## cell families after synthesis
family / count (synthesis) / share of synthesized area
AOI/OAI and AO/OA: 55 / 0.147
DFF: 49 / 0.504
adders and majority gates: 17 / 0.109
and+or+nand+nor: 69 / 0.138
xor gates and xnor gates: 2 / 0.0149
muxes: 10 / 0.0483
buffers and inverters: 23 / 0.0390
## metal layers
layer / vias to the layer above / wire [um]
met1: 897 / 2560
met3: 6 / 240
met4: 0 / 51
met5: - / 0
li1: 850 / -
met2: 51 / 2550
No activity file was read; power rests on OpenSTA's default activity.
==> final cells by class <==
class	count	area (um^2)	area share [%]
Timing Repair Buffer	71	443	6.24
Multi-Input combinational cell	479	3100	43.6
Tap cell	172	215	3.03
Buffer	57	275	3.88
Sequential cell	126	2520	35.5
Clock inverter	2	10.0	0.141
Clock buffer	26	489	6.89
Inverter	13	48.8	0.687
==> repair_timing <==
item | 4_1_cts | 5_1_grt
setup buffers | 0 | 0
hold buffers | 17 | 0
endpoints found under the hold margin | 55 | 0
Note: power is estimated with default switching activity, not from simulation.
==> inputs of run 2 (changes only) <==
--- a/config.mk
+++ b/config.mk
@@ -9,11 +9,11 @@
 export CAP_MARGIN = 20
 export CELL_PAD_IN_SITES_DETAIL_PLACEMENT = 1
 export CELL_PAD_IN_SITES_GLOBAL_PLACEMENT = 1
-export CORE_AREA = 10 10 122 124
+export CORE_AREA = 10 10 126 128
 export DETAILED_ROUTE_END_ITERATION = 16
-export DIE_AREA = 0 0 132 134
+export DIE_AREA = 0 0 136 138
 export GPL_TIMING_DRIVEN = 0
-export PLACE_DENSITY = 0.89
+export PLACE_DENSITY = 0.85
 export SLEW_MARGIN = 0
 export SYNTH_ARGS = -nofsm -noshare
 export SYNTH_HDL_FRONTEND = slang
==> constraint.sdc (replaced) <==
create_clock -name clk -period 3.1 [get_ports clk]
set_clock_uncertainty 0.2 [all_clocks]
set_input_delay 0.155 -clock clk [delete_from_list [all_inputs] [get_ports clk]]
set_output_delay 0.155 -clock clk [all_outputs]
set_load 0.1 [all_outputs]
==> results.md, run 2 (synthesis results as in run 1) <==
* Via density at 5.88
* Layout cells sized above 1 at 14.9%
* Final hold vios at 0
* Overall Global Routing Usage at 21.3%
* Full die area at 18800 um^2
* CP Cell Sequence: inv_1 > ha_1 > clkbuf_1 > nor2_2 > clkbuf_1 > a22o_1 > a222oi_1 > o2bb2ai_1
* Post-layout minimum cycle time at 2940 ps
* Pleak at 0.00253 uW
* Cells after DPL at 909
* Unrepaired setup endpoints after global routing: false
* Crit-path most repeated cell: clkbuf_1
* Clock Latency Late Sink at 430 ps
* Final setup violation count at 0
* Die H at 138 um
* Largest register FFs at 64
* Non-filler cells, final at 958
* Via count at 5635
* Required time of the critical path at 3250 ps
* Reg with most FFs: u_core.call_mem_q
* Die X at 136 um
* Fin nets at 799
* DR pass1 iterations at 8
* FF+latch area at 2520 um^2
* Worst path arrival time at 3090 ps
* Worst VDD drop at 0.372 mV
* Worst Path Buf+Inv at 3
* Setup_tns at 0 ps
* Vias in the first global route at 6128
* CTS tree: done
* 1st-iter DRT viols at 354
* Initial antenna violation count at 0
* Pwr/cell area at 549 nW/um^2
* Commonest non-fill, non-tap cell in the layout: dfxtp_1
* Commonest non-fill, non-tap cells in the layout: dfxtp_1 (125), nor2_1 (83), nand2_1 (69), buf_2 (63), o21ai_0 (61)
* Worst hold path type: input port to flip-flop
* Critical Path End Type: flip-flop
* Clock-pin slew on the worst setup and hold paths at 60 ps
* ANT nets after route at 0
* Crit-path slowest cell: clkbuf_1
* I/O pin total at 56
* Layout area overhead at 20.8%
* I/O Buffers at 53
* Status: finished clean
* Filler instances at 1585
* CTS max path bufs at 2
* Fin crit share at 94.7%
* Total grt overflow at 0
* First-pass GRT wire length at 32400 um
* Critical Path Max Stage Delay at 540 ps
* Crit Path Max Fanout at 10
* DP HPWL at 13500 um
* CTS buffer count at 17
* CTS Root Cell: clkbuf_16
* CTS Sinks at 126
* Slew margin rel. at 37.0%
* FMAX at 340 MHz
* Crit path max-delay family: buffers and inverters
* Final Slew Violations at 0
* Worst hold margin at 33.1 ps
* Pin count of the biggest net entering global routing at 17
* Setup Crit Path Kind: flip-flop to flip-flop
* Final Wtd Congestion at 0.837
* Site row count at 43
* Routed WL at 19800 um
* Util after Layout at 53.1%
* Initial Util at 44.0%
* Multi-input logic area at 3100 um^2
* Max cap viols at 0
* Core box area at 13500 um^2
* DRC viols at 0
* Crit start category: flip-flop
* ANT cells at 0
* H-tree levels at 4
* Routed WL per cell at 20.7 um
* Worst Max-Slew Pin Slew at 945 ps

▬▬▬▬▬▬

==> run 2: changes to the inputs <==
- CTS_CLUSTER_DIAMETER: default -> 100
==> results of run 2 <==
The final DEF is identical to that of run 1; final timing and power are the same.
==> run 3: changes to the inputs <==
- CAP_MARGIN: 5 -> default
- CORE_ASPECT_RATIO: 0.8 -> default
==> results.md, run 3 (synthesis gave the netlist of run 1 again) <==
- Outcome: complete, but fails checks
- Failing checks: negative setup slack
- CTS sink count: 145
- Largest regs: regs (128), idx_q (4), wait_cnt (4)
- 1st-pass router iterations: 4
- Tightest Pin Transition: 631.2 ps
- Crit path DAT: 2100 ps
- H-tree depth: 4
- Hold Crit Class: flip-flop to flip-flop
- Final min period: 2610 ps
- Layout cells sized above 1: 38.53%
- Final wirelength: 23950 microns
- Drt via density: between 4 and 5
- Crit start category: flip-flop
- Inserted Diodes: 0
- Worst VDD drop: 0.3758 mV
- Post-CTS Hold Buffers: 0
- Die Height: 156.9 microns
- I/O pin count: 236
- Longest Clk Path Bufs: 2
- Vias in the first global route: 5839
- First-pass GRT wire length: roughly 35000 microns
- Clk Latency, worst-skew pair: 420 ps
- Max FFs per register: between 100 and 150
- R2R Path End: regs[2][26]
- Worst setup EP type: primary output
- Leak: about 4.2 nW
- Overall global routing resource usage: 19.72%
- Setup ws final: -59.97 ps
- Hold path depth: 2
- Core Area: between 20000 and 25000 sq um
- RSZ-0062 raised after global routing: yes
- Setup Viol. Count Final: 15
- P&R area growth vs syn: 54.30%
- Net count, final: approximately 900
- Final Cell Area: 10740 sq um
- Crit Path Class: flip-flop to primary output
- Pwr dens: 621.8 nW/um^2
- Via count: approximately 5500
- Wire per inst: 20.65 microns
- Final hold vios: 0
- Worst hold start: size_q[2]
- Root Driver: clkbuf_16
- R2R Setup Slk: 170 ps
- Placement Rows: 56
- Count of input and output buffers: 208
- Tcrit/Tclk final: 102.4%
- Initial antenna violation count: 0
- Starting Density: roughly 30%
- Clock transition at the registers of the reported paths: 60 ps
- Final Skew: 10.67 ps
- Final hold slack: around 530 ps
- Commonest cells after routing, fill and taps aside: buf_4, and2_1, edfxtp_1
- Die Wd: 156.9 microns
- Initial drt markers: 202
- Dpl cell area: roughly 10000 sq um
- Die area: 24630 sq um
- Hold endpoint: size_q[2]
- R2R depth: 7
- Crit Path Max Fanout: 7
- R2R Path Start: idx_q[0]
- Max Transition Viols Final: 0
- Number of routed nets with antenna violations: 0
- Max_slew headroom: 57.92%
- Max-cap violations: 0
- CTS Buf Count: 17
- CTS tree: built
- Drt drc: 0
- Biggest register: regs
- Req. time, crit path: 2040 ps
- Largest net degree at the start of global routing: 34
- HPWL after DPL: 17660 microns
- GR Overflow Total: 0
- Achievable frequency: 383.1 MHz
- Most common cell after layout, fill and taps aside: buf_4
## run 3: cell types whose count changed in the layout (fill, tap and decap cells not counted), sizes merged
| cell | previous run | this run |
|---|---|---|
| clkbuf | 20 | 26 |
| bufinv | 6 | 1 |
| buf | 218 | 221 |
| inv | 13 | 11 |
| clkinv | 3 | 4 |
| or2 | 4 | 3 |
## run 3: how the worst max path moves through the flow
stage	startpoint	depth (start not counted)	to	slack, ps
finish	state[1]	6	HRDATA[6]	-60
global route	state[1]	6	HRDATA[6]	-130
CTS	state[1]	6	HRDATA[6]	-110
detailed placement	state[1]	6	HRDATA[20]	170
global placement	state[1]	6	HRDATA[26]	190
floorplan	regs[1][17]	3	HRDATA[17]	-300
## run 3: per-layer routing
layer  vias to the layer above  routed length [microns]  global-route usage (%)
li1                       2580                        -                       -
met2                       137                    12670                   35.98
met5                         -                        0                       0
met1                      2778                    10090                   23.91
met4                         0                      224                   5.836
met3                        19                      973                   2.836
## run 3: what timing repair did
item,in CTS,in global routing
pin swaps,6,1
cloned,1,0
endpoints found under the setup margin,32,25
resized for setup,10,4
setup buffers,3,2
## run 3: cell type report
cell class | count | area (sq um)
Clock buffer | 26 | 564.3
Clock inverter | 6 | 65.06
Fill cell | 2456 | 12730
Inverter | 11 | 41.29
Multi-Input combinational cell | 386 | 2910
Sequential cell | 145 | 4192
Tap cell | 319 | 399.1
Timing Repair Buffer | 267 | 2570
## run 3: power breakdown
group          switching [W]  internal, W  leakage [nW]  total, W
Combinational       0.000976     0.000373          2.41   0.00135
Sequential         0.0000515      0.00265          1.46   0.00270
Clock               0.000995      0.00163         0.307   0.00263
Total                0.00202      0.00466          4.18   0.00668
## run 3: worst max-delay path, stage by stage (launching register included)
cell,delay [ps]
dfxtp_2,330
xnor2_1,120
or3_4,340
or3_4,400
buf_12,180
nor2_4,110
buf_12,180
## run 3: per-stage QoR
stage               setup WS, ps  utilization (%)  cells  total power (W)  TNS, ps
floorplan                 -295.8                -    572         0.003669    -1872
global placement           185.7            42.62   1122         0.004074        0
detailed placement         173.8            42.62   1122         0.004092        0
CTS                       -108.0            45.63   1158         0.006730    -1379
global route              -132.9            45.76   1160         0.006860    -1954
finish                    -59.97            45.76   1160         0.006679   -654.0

▬▬▬▬▬▬

EXERCISE PROMPT: Give back exactly the lines above, from the line containing "- R2R Setup Slk: 170 ps" through the line containing "## run 3: what timing repair did", with both end lines and nothing more.

EXERCISE OUTPUT:
- R2R Setup Slk: 170 ps
- Placement Rows: 56
- Count of input and output buffers: 208
- Tcrit/Tclk final: 102.4%
- Initial antenna violation count: 0
- Starting Density: roughly 30%
- Clock transition at the registers of the reported paths: 60 ps
- Final Skew: 10.67 ps
- Final hold slack: around 530 ps
- Commonest cells after routing, fill and taps aside: buf_4, and2_1, edfxtp_1
- Die Wd: 156.9 microns
- Initial drt markers: 202
- Dpl cell area: roughly 10000 sq um
- Die area: 24630 sq um
- Hold endpoint: size_q[2]
- R2R depth: 7
- Crit Path Max Fanout: 7
- R2R Path Start: idx_q[0]
- Max Transition Viols Final: 0
- Number of routed nets with antenna violations: 0
- Max_slew headroom: 57.92%
- Max-cap violations: 0
- CTS Buf Count: 17
- CTS tree: built
- Drt drc: 0
- Biggest register: regs
- Req. time, crit path: 2040 ps
- Largest net degree at the start of global routing: 34
- HPWL after DPL: 17660 microns
- GR Overflow Total: 0
- Achievable frequency: 383.1 MHz
- Most common cell after layout, fill and taps aside: buf_4
## run 3: cell types whose count changed in the layout (fill, tap and decap cells not counted), sizes merged
| cell | previous run | this run |
|---|---|---|
| clkbuf | 20 | 26 |
| bufinv | 6 | 1 |
| buf | 218 | 221 |
| inv | 13 | 11 |
| clkinv | 3 | 4 |
| or2 | 4 | 3 |
## run 3: how the worst max path moves through the flow
stage	startpoint	depth (start not counted)	to	slack, ps
finish	state[1]	6	HRDATA[6]	-60
global route	state[1]	6	HRDATA[6]	-130
CTS	state[1]	6	HRDATA[6]	-110
detailed placement	state[1]	6	HRDATA[20]	170
global placement	state[1]	6	HRDATA[26]	190
floorplan	regs[1][17]	3	HRDATA[17]	-300
## run 3: per-layer routing
layer  vias to the layer above  routed length [microns]  global-route usage (%)
li1                       2580                        -                       -
met2                       137                    12670                   35.98
met5                         -                        0                       0
met1                      2778                    10090                   23.91
met4                         0                      224                   5.836
met3                        19                      973                   2.836
## run 3: what timing repair did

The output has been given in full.